En definitiva, para que algo cambie, debería pedirse en principio dos cosas a un concurso que realmente quiera encontrar un texto bien escrito, y no tope permanentemente con uno tan sólo bien redactado:

1) No ofrecer premios cuantiosos, sólo la publicación con sus derechos de autor correspondientes.

2) Los mínimos lectores de selección. Lo ideal sería uno sólo. Un lector personal, fuerte, exhaustivo, con quién medirse. Pienso en Juan José Saer, por ejemplo. Tal vez, el señor Umbral de mi recorte, aunque desconozco su imaginario estilístico.

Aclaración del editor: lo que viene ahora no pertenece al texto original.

===== config.mk =====
export PLATFORM = sky130hd
export DESIGN_NAME = mbpob_front
export DESIGN_NICKNAME = d
export VERILOG_FILES = /design/src/hdl/market_by_participant_order_book_defines.svh /design/src/hdl/mbpob_pkg.sv /design/src/hdl/mbpob_front.sv
export SDC_FILE = /design/constraint.sdc
export NUM_CORES = 1
export LEC_CHECK = 0
export BUFFER_PORTS_ARGS = -buffer_cell sky130_fd_sc_hd__buf_2
export CORE_MARGIN = 2
export CORE_UTILIZATION = 56
export DETAILED_ROUTE_END_ITERATION = 6
export PLACE_DENSITY = 0.85
export SYNTH_ARGS = -nofsm -noshare
export SYNTH_HDL_FRONTEND = slang
export SYNTH_SLANG_ARGS = --single-unit

===== constraint.sdc =====
create_clock -name clk -period 17.9 [get_ports clk]
set_clock_uncertainty 0.1 [all_clocks]
set_input_delay 3.58 -clock clk [delete_from_list [all_inputs] [get_ports clk]]
set_output_delay 3.58 -clock clk [all_outputs]
set_load 0.03 [all_outputs]

===== src/hdl/market_by_participant_order_book_defines.svh =====
// Assertion macros for the market-by-participant order book
`ifndef MARKET_BY_PARTICIPANT_ORDER_BOOK_DEFINES_SVH
`define MARKET_BY_PARTICIPANT_ORDER_BOOK_DEFINES_SVH

// Same-cycle implication
`define MBP_ASSERT_NOW(lbl, ck, rn, ante, cons) \
	lbl: assert property (@(posedge ck) disable iff (!rn) (ante) |-> (cons)) \
		else $error("order book assertion failed");

// Next-cycle implication
`define MBP_ASSERT_NEXT(lbl, ck, rn, ante, cons) \
	lbl: assert property (@(posedge ck) disable iff (!rn) (ante) |=> (cons)) \
		else $error("order book assertion failed");

`endif


===== src/hdl/mbpob_pkg.sv =====
// Shared constants, codes and types of the order book
package mbpob_pkg;

	localparam int SYMBOLS   = 16;
	localparam int ENTRIES   = 32;
	localparam int SYM_IDX_W = (SYMBOLS > 1) ? $clog2(SYMBOLS) : 1;
	localparam int ENT_W     = $clog2(ENTRIES);
	localparam int CNT_W     = $clog2(ENTRIES + 1);
	localparam int ADDR_W    = SYM_IDX_W + 1 + ENT_W;
	localparam int SLOTS     = 2 ** ADDR_W;

	localparam logic [1:0] CMD_ADD     = 2'd0;
	localparam logic [1:0] CMD_EXEC    = 2'd1;
	localparam logic [1:0] CMD_CANCEL  = 2'd2;
	localparam logic [1:0] CMD_REPLACE = 2'd3;

	localparam logic [2:0] ST_DONE       = 3'd0;
	localparam logic [2:0] ST_ZERO_PRICE = 3'd1;
	localparam logic [2:0] ST_ZERO_QTY   = 3'd2;
	localparam logic [2:0] ST_NOT_FOUND  = 3'd3;
	localparam logic [2:0] ST_FULL       = 3'd4;

	localparam logic [1:0] TICK_FLAT = 2'd0;
	localparam logic [1:0] TICK_UP   = 2'd1;
	localparam logic [1:0] TICK_DOWN = 2'd2;

	typedef struct packed {
		logic [1:0]  command;
		logic [3:0]  symbol;
		logic        side;
		logic [31:0] price;
		logic [31:0] quantity;
		logic [31:0] participant;
		logic [31:0] old_price;
		logic [31:0] old_quantity;
		logic        skip;
		logic        oor;
		logic [2:0]  pre_status;
	} cmd_t;

	typedef struct packed {
		logic [2:0]  status;
		logic [3:0]  book_symbol;
		logic [5:0]  bid_entries;
		logic [5:0]  ask_entries;
		logic [31:0] last_price;
		logic [31:0] open_price;
		logic [31:0] high_price;
		logic [31:0] low_price;
		logic [1:0]  tick;
		logic [31:0] trade_count;
		logic [63:0] total_volume;
		logic [63:0] notional_sum;
	} res_t;

	typedef struct packed {
		logic [31:0] price;
		logic [31:0] who;
		logic [31:0] qty;
		logic [15:0] orders;
	} entry_t;

endpackage


===== src/hdl/mbpob_front.sv =====
// Front end: classifies incoming messages and queues them for the engine
module mbpob_front import mbpob_pkg::*; (
	input  logic        clk,
	input  logic        arst_n,
	input  logic        push,
	output logic        full,
	input  logic [1:0]  command,
	input  logic [3:0]  symbol,
	input  logic        side,
	input  logic [31:0] price,
	input  logic [31:0] quantity,
	input  logic [31:0] participant,
	input  logic [31:0] old_price,
	input  logic [31:0] old_quantity,
	output logic        q_empty,
	input  logic        q_pop,
	output cmd_t        q_head
);

	cmd_t       slot_q [2];
	logic       wp_q, rp_q;
	logic [1:0] cnt_q;
	cmd_t       cls;
	logic       wr, rd;

	always_comb begin
		cls.command      = command;
		cls.symbol       = symbol;
		cls.side         = side;
		cls.price        = price;
		cls.quantity     = quantity;
		cls.participant  = participant;
		cls.old_price    = old_price;
		cls.old_quantity = old_quantity;
		cls.oor          = int'(symbol) >= SYMBOLS;
		cls.skip         = cls.oor || (price == '0) ||
			((command == CMD_ADD) && (quantity == '0));
		if (cls.oor) begin
			cls.pre_status = ST_NOT_FOUND;
		end else if (price == '0) begin
			cls.pre_status = ST_ZERO_PRICE;
		end else begin
			cls.pre_status = ST_ZERO_QTY;
		end
	end

	assign full    = cnt_q == 2'd2;
	assign q_empty = cnt_q == 2'd0;
	assign q_head  = slot_q[rp_q];
	assign wr      = push && !full;
	assign rd      = q_pop && !q_empty;

	always_ff @(posedge clk) begin
		if (wr) begin
			slot_q[wp_q] <= cls;
		end
	end

	always_ff @(posedge clk or negedge arst_n) begin
		if (!arst_n) begin
			wp_q  <= 1'b0;
			rp_q  <= 1'b0;
			cnt_q <= 2'd0;
		end else begin
			if (wr) begin
				wp_q <= !wp_q;
			end
			if (rd) begin
				rp_q <= !rp_q;
			end
			cnt_q <= cnt_q + 2'(wr) - 2'(rd);
		end
	end

endmodule


==> results of run 1 <==
logic make-up after synthesis:
logic type	synth area share
adder cells (fa/ha/maj)	0.00199
flip-flops	0.819
AND/OR/NAND/NOR	0.0134
buffers and inverters	0.00945
AO/OA/AOI/OAI	0.000397
multiplexers	0.152
XOR/XNOR	0.00279
other	0.000298
critical path, cell delays in order (launching register included):
cell,delay [ns]
dfrtp_4,0.87
buf_4,0.78
mux2_2,0.43
buf_2,0.18
placed cells by master, fill, tap and decap left out, drive strengths merged:
cell type and n:
and3 1, buf 347, bufinv 3, clkbuf 47
clkinv 7, conb 2, dfrtp 4, diode 4
edfxtp 340, ha 2, inv 4, mux2 170
nand2 1, nand2b 1, nand3 1, nand4 3
nor2 2, nor2b 1, nor4 15, o21ai 1
or2 1, or4 2, xnor2 3, xor2 1
registers in the layout (all words and copies together) (netlist names):
name	cells
cnt_q	2
rp_q	1
slot_q	340
wp_q	1
path summary, 6_finish.rpt:
check                                   startpoint                        to  slack (ns)  depth (start not counted)
min in group asynchronous                   arst_n        cnt_q[0]$_DFF_PN0_        2.79                          1
worst min register to register  cnt_q[0]$_DFF_PN0_        cnt_q[0]$_DFF_PN0_        0.42                          1
worst min-delay path            cnt_q[0]$_DFF_PN0_        cnt_q[0]$_DFF_PN0_        0.42                          1
max in group asynchronous                   arst_n          rp_q$_DFFE_PN0P_       14.78                          1
worst max register to register  cnt_q[1]$_DFF_PN0_  slot_q[1][126]$_DFFE_PP_       15.43                          3
worst max-delay path              rp_q$_DFFE_PN0P_               q_head[146]       11.45                          3
area by class of cell:
class | count | area [um^2]
antenna | 4 | 10.0
multi-input combinational | 207 | 2170
sequential | 344 | 10300
fill | 1325 | 6250
clock buffer | 47 | 963
tap | 280 | 350
inverter | 3 | 11.3
timing repair buffer | 347 | 1760
clock inverter | 11 | 129
cells in the mapped netlist, drive strengths merged:
library cell / count / area share
and3: 1 / 0.00050
buf: 19 / 0.0080
clkbuf: 2 / 0.00060
conb: 1 / 0.00030
dfrtp: 4 / 0.0080
edfxtp: 340 / 0.81
ha: 2 / 0.0020
inv: 3 / 0.00090
mux2: 170 / 0.15
nand2: 1 / 0.00030
nand2b: 1 / 0.00050
nand3: 1 / 0.00040
nand4: 3 / 0.0015
nor2: 2 / 0.00060
nor2b: 1 / 0.00050
nor4: 15 / 0.0075
o21ai: 1 / 0.00040
or2: 1 / 0.00050
or4: 2 / 0.0012
xnor2: 3 / 0.0021
xor2: 1 / 0.00070
metal layers:
| layer | GRT usage | vias up | share of wire |
|---|---|---|---|
| met5 | 0 | - | 0 |
| li1 | - | 3033 | - |
| met2 | 0.383 | 354 | 0.52 |
| met1 | 0.234 | 3335 | 0.36 |
| met4 | 0.0690 | 0 | 0.022 |
| met3 | 0.0716 | 48 | 0.10 |
through the flow:
step / worst slack [ns] / cell area (um^2) / utilization / instances / total power, mW
2_1_floorplan: 6.37 / 12600 / - / 575 / 1.93
3_3_place_gp: 11.87 / 14600 / 0.665 / 1181 / 2.16
3_5_place_dp: 11.88 / 14600 / 0.665 / 1181 / 2.18
4_1_cts: 11.36 / 15700 / 0.715 / 1239 / 2.88
5_1_grt: 11.28 / 15700 / 0.715 / 1242 / 2.96
6_report: 11.45 / 15700 / 0.715 / 1243 / 2.85
where the power goes:
part,switching (mW),internal [mW],total (mW)
clock,0.274,0.419,0.694
combinational,0.666,0.326,0.991
sequential,0.0634,1.10,1.17
total,1.00,1.85,2.85
==> impl_metrics.tcl, run 1 <==
set metrics [dict create \
    status "complete, no violations" \
    ant_nets 0 \
    clk_pin_slew_ns 0.06 \
    rows 54 \
    grt_max_degree 171 \
    ys_ff_latch 344 \
    first_pass_iters 4 \
    cts_tree "built" \
    max_slew_margin 0.338 \
    dieHeight_um 154 \
    die_x_um 154 \
    endpoint_kind "output port" \
    antenna_found_initial 4 \
    cts_buffers 35 \
    drc 0 \
    grt_pass1_wl_um 38300 \
    port-buffer-count 342 \
    holdCritPathClass "flop to flop" \
    grt_pass1_vias 7226 \
    synth_cell_types 22 \
    syn_area_per_cell_um2 21.9 \
    cap_violations 0 \
    p_per_area_nw_per_um2 182 \
    start_util 0.573 \
    cp.arrival_ns 2.77 \
    cts.repair.resized 0 \
    synthesis.area_um2 12600 \
    finalSetupTns_ns 0 \
    timing.fmax_mhz 155 \
    io_pins 345 \
    dp_hpwl_um 16800 \
    nNetsFinal 1111 \
    syn_inst 574 \
    ys_seq_area_frac 0.819 \
    routed_wl_um 25900 \
    fp.coreArea_um2 22000 \
    slew_viol_final 0 \
    drive_gt1_frac 0.589 \
    clk_latency_ns 0.48 \
    ir_worst_vdd_mv 0.128 \
    grt_overflow 0 \
    drt_iter0_markers 428 \
    yosysWarnings 0 \
    critical_path_class "flop to output port" \
    grt_usage 0.211 \
    timing.hold.ws_ns 0.417 \
    power.leakage_nw 5.86 \
    vias_per_cell 5.45 \
    htreeDepth 2 \
    finalSetupViolations 0 \
    hold_violations 0 \
    routedWlPerCell_um 20.8 \
    gp_congestion 0.782 \
    worstPathRequired_ns 14.22 \
    cts_num_sinks 344 \
    grt_setup_unrepaired "false" \
    tightest_slew_ns 0.993 \
    period_share 0.361 \
    fin_crit_ns 6.45 \
    start_kind "flop" \
    postCtsSetupBuffers 0 \
    area_delta_synth_final_pct 24.9 \
    cts_root_buf "clkbuf_16" \
    cp_max_fo 64 \
    clk_path_buf_depth 3 \
    cts_hold_repair.buffers 0 \
    dieArea_um2 23700 \
    via_count 6770 \
]
(Power assumes the default switching activity.)
==> run 2: changes to the inputs <==
Settings changed: CORE_UTILIZATION 56 to 52, PLACE_DENSITY 0.85 to 0.79.
Clock period 17.9 ns to 5.98 ns, I/O delays scaled along.
==> run 2 against run 1 <==
Effect of this change: sequential power increased to 3.0 times the previous value; global-route usage decreased by 1.5 points; die area increased by 7.5%; clock-buffer cell count increased by 1; first-iteration DRC count increased by 28%; hold slack got worse by 0.021 ns; critical path depth unchanged; via count decreased by 0.95%; sequential cell count unchanged; largest cell class unchanged; largest power group unchanged.
==> impl_metrics.tcl, run 2 (same netlist as run 1, synthesis figures left out) <==
set metrics [dict create \
    largestRegisters "slot_q (340), cnt_q (2)" \
    cts_hold_repair.buffers 0 \
    timing.fmax_mhz 256 \
    clk_path_buf_depth 3 \
    routed_wl_um 25500 \
    dieHeight_um 160 \
    grt_overflow 0 \
    area_delta_synth_final_pct 25.5 \
    worstPathRequired_ns 4.68 \
    finalSetupViolations 0 \
    final_cell_mix "342 x buf_2, 340 x edfxtp_1, 170 x mux2_2, 37 x clkbuf_16, 15 x nor4_1" \
    first_pass_iters 5 \
    p_per_area_nw_per_um2 542 \
    slew_viol_final 0 \
    die_x_um 160 \
    via_count 6706 \
    period_share 0.654 \
    drive_gt1_frac 0.588 \
    cap_violations 0 \
    grt_pass1_vias 7087 \
    holdCritPathClass "primary input to async pin" \
    rr_startpoint "cnt_q[1]$_DFF_PN0_" \
    tightest_slew_ns 0.991 \
    start_kind "flop" \
    cp_max_fo 88 \
    endpoint_kind "output port" \
    grt_setup_unrepaired "false" \
    ant_nets 0 \
    clk_latency_ns 0.49 \
    start_util 0.533 \
    antenna_found_initial 5 \
    clk_pin_slew_ns 0.06 \
    cts_num_sinks 344 \
    dieArea_um2 25500 \
    cts.repair.resized 0 \
    cts_tree "built" \
    worst_slack_ns 2.07 \
    fill_cells 1546 \
    hold_violations 0 \
    crit_start "rp_q$_DFFE_PN0P_" \
    routedWlPerCell_um 19.8 \
    rows 56 \
    status "complete, no violations" \
    dp_hpwl_um 16500 \
    drc 0 \
    grt_max_degree 171 \
    grt_usage 0.196 \
    critical_path_class "flop to output port" \
    final_common_cell "buf_2" \
    p_total_mw 8.56 \
    cts_buffers 35 \
    cts_root_buf "clkbuf_16" \
    grt_pass1_wl_um 38500 \
    cp.arrival_ns 2.62 \
    fp.coreArea_um2 23600 \
    ir_worst_vdd_mv 0.321 \
    vias_per_cell 5.22 \
    largest_register_ff_count 340 \
    gp_congestion 0.768 \
    place_ws_ns 2.61 \
    top_register "slot_q" \
    max_slew_margin 0.339 \
    rrSetupSlack_ns 3.77 \
    fin_crit_ns 3.91 \
    io_pins 345 \
    drt_iter0_markers 548 \
    port-buffer-count 342 \
    final_core_util 0.669 \
    finalSetupTns_ns 0 \
    timing.hold.ws_ns 0.396 \
    nNetsFinal 1111 \
    htreeDepth 2 \
    postCtsSetupBuffers 0 \
    power.leakage_nw 5.87 \
]
-- run 2: final cells by class --
type	count	area, um^2	area share
Sequential cell	344	10300	0.653
Multi-Input combinational cell	207	2170	0.137
Timing Repair Buffer	347	1790	0.113
Clock buffer	48	967	0.0612
Tap cell	319	399	0.0253
Clock inverter	13	141	0.00895
Inverter	3	11.3	0.000713
Antenna cell	3	7.51	0.000475
-- run 2: final timing paths --
| path | cells after the start | to |
|---|---|---|
| setup / recovery | 3 | q_head[144] |
| hold / removal | 1 | cnt_q[1]$_DFF_PN0_ |
| setup reg to reg | 3 | slot_q[1][102]$_DFFE_PP_ |
| hold reg to reg | 1 | cnt_q[1]$_DFF_PN0_ |
| max in group asynchronous | 1 | rp_q$_DFFE_PN0P_ |
| min in group clk | 1 | cnt_q[1]$_DFF_PN0_ |
-- run 2: worst max-delay path, stage by stage, from the launching register on --
cell     delay (ns)
dfrtp_4        0.92
buf_12         0.41
mux2_2         0.42
buf_2          0.19
-- run 2: metal layers --
layer / share of wire / up-vias / wire length (um) / track usage
met4: 0.022 / 4 / 556 / 0.0603
met3: 0.10 / 49 / 2620 / 0.0703
li1: - / 3035 / - / -
met2: 0.49 / 326 / 12500 / 0.328
met1: 0.39 / 3292 / 9810 / 0.239
met5: 0.0010 / - / 26 / 0
-- run 2: where the power goes --
| part | switching (mW) | total, mW | leakage (nW) | internal [mW] |
|---|---|---|---|---|
| Combinational | 1.98 | 2.97 | 2.13 | 0.989 |
| Clock | 0.831 | 2.09 | 0.540 | 1.26 |
| Sequential | 0.198 | 3.50 | 3.20 | 3.30 |
| Total | 3.01 | 8.56 | 5.87 | 5.55 |
-- run 2: through the flow --
step / std cells / cell area [um^2]
detailed placement: 1220 / 14700
finish: 1284 / 15800
CTS: 1281 / 15800
floorplan: 575 / 12600
global placement: 1220 / 14700
global route: 1283 / 15800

Que un premio sea como anotarse a una cátedra. Uno elige por afinidad electiva y porque realmente le interesa la literatura y no especula con el premio final. La masa de volúmenes entregados, como bancos de cardúmenes orientados, irían proporcionalmente a cada autor afín. Unos cuantos irían a Sergio Pitol o a Saramago, miles a Paulo Coehlo o Rosa Montero.

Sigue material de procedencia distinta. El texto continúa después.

==> config.mk <==
export PLATFORM = sky130hd
export DESIGN_NAME = quadratic_probe_hash_table_unit
export DESIGN_NICKNAME = d
export VERILOG_FILES = /design/src/design/qpht_pkg.sv /design/src/design/quadratic_probe_hash_table_unit.sv /design/src/design/qpht_rem.sv /design/src/design/qpht_dp.sv /design/src/design/qpht_ctrl.sv
export VERILOG_INCLUDE_DIRS = /design/src /design/src/design
export SDC_FILE = /design/constraint.sdc
export NUM_CORES = 2
export LEC_CHECK = 0
export BUFFER_PORTS_ARGS = -buffer_cell sky130_fd_sc_hd__buf_4
export CAP_MARGIN = 30
export CORE_ASPECT_RATIO = 0.9
export CORE_MARGIN = 5
export CORE_UTILIZATION = 50
export DETAILED_ROUTE_END_ITERATION = 8
export PLACE_DENSITY = 0.69
export SETUP_SLACK_MARGIN = 0.15
export SYNTH_ARGS = -nofsm -noshare
export SYNTH_HDL_FRONTEND = slang
export SYNTH_SLANG_ARGS = --single-unit
==> constraint.sdc <==
create_clock -name i_clk -period 5.5 [get_ports i_clk]
set_input_delay 0.825 -clock i_clk [delete_from_list [all_inputs] [get_ports i_clk]]
set_output_delay 0.825 -clock i_clk [all_outputs]
set_load 0.02 [all_outputs]
<file path="src/rtl/wdsmp_pkg.sv">
// Shared constants, codes and the cell command type of the weighted discrete sampler.
`default_nettype none

package wdsmp_pkg;

  localparam int unsigned KEY_W           = 32;
  localparam int unsigned UNI_W           = 32;
  localparam int unsigned IN_WEIGHT_W     = 16;
  localparam int unsigned TYPE_W          = 2;
  localparam int unsigned STAT_W          = 2;
  localparam int unsigned DEF_TABLE_DEPTH = 64;
  localparam int unsigned DEF_WEIGHT_BITS = 16;

  typedef enum logic [TYPE_W-1:0] {
    REQ_INSERT = 2'd0,
    REQ_SAMPLE = 2'd1,
    REQ_CLEAR  = 2'd2
  } req_e;

  typedef enum logic [STAT_W-1:0] {
    ST_OK    = 2'd0,
    ST_EMPTY = 2'd1,
    ST_FULL  = 2'd2
  } status_e;

  // Broadcast from the controller to every cell of the row.
  typedef struct packed {
    logic             ins_en;
    logic             rep_en;
    logic [KEY_W-1:0] key;
  } cell_cmd_t;

endpackage

`default_nettype wire

</file>
<file path="src/rtl/wdsmp_cell.sv">
// One cell of the sorted table: holds a pair, its running sum and the draw selection stage.
`default_nettype none

module wdsmp_cell
  import wdsmp_pkg::*;
#(
  parameter int unsigned WB    = DEF_WEIGHT_BITS,
  parameter int unsigned SUM_W = DEF_WEIGHT_BITS + $clog2(DEF_TABLE_DEPTH)
) (
  input  logic             clk_i,
  input  cell_cmd_t        cmd_i,
  input  logic [WB-1:0]    wgt_i,
  input  logic             valid_i,
  input  logic             room_i,
  input  logic             left_lt_i,
  input  logic [KEY_W-1:0] left_key_i,
  input  logic [WB-1:0]    left_wgt_i,
  input  logic [SUM_W-1:0] left_run_i,
  input  logic             left_found_i,
  input  logic [KEY_W-1:0] left_sel_i,
  input  logic [SUM_W-1:0] need_i,
  output logic             lt_o,
  output logic             eq_o,
  output logic [KEY_W-1:0] key_o,
  output logic [WB-1:0]    wgt_o,
  output logic [SUM_W-1:0] run_o,
  output logic             found_o,
  output logic [KEY_W-1:0] sel_o
);

  logic [KEY_W-1:0] key_q, key_d;
  logic [WB-1:0]    wgt_q, wgt_d;
  logic [SUM_W-1:0] run_q, run_d;
  logic             found_q, found_d;
  logic [KEY_W-1:0] sel_q, sel_d;
  logic             hit;

  // Flipping the sign bit turns the signed order into an unsigned one.
  assign lt_o = valid_i &&
                ({~key_q[KEY_W-1], key_q[KEY_W-2:0]} <
                 {~cmd_i.key[KEY_W-1], cmd_i.key[KEY_W-2:0]});
  assign eq_o = valid_i && (key_q == cmd_i.key);

  always_comb begin
    key_d = key_q;
    wgt_d = wgt_q;
    if (cmd_i.rep_en && eq_o) begin
      wgt_d = wgt_i;
    end
    // Cells at or above the insertion point move up by one place.
    if (cmd_i.ins_en && room_i && !lt_o) begin
      if (left_lt_i) begin
        key_d = cmd_i.key;
        wgt_d = wgt_i;
      end else begin
        key_d = left_key_i;
        wgt_d = left_wgt_i;
      end
    end
  end

  assign run_d   = left_run_i + (valid_i ? SUM_W'(wgt_q) : '0);
  assign hit     = valid_i && (wgt_q != '0) && (run_q >= need_i);
  assign found_d = left_found_i || hit;
  assign sel_d   = left_found_i ? left_sel_i : key_q;

  always_ff @(posedge clk_i) begin
    key_q   <= key_d;
    wgt_q   <= wgt_d;
    run_q   <= run_d;
    found_q <= found_d;
    sel_q   <= sel_d;
  end

  assign key_o   = key_q;
  assign wgt_o   = wgt_q;
  assign run_o   = run_q;
  assign found_o = found_q;
  assign sel_o   = sel_q;

endmodule

`default_nettype wire

</file>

Hay un argumento, una falacia que me hace gracia, y que la vengo leyendo por ahí: “si se compran por miles o millones una obra premiada, eso hace a su excelencia a pesar de la academia” (ésta última, cada vez más populista y mediáticamente oportunista.) Sin embargo, uno se olvida que la lectura es un efecto a posteriori a la compra. Una obviedad, ¿no? Existe un efecto domino, que nada tiene que ver con la lectura apreciativa del lector. Por ejemplo el de Harry Potter: si mi compañerito lo leyó, yo lo quiero leer para no quedar fuera del grupo, de los comentarios y juegos que se desprenden del libro. Como “El Gran Hermano”. ¿Quién puede decir que no lo vichó al menos una vez? Recuerdo que un amigo poco lector, tenía que comprar un regalo para otra amiga (encima ella cursaba Letras.) Fue a la librería, y sabiendo que la novela de Dan Brown se vendía como pan caliente, le compró otra del mismo autor, por si ya tenía El código Da Vinci. Me preguntó si era buena y a su amiga le iba a gustar. Le pregunté a mi vez, con simpatía: ¿si tenés un problema eléctrico no consultas con algún técnico? Sí, me contestó azorado. ¿Si tenés que regalar un buen vino no hablas con Jorgito que hizo un curso de catador? Sí. ¿Por qué no consultaste con un buen lector antes de comprarla?

Si cada vez que alguien tiene que regalar un libro consultara a un catador de libros, un especialista, un apasionado que lo lee todo (sí, también a Coehlo), el mundo del best seller de las novelas premiadas tambalearía. Pero no. Compramos el pan que todos compran, compramos lo más vendido: uroboros maléfico del consumismo.

Será porque es difícil dar con un buen lector en una librería, me supongo. Es difícil dar con un buen lector en un concurso, con su tiempo, su calma, su amplitud de visión. Hay pocos lectores que estén en puestos claves (en instituciones, en universidades, en editoriales) y que puedan sonrojarse, arriesgarse a promocionar un autor que los hizo estremecer. Tal vez sea cierto lo que dice Francisco Umbral, que no hay libros que sonrojen o den escalofríos en el espinazo; que después de todo, sólo queden novelas bien redactadas.

¿Seguiremos nadando en esta piscina plagada de pulpos o nos cansaremos de leer cada día un poco más?